Erica knikte onwillig en liep toen de kamer uit om naar huis te gaan. Hij volgde haar met zijn blik, pakte zijn telefoon en belde Victor. Nadat de telefoon acht keer was overgegaan, sloeg de voicemail aan.
‘Er wordt niet opgenomen bij de Reddingsbrigade. Dat zul je altijd zien. Net nu onze boot kennelijk bij Valö ligt.’
Bij de deur was een kuchje te horen.
‘Ik kan helaas nergens naartoe. Ik krijg de auto niet aan de praat.’
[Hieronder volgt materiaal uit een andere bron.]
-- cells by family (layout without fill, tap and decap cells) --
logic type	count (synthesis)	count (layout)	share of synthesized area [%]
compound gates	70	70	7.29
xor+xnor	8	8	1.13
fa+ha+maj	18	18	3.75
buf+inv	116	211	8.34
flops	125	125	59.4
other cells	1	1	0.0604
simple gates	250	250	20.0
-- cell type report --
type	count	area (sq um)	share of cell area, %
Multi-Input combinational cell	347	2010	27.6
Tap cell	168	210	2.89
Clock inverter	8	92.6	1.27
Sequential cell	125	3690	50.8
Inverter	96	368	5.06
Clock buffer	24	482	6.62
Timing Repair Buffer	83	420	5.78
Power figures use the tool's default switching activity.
$ cat config.mk
export PLATFORM = sky130hd
export DESIGN_NAME = i2c_master_transaction_sequencer
export DESIGN_NICKNAME = d
export VERILOG_FILES = /design/src/i2c_seq_pkg.sv /design/src/i2c_master_transaction_sequencer.sv
export VERILOG_INCLUDE_DIRS = /design/src /design/src/src
export SDC_FILE = /design/constraint.sdc
export NUM_CORES = 1
export LEC_CHECK = 0
export BUFFER_PORTS_ARGS = -buffer_cell sky130_fd_sc_hd__buf_2
export CAP_MARGIN = 10
export CORE_ASPECT_RATIO = 0.6
export CORE_MARGIN = 2
export CORE_UTILIZATION = 40
export CTS_CLUSTER_DIAMETER = 30
export DETAILED_ROUTE_END_ITERATION = 16
export GPL_ROUTABILITY_DRIVEN = 0
export SYNTH_ARGS = -nofsm -noshare
export SYNTH_HDL_FRONTEND = slang
export SYNTH_SLANG_ARGS = --single-unit
export TNS_END_PERCENT = 100
$ cat constraint.sdc
create_clock -name i_clk -period 8.3 [get_ports i_clk]
set_clock_uncertainty 0.05 [all_clocks]
set_input_delay 0.83 -clock i_clk [delete_from_list [all_inputs] [get_ports i_clk]]
set_output_delay 0.83 -clock i_clk [all_outputs]
set_load 0.02 [all_outputs]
Patrik keek zijn echtgenote twijfelend aan. ‘Wat gek. Misschien kun jij haar even brengen, Gösta. Dan kan ik hier wat dingen afronden. We moeten hoe dan ook op een boot wachten.’
‘Dat is best,’ zei Gösta, zonder Erica aan te kijken.
‘Goed, dan zie ik je straks in de haven. Probeer jij Victor te bereiken?’
‘Natuurlijk,’ zei Gösta.
Opnieuw zoemde er iets in zijn zak en Patrik keek in een reflex op het display. Kjell Ringholm. Hij kon net zo goed opnemen.
‘Oké, dan doet iedereen wat hij of zij moet doen,’ zei hij en hij drukte op ‘Opnemen’ terwijl de anderen de kamer uit liepen. ‘Met Hedström,’ zei hij zuchtend. Hij mocht Kjell graag, maar op dit moment had hij geen tijd voor journalisten.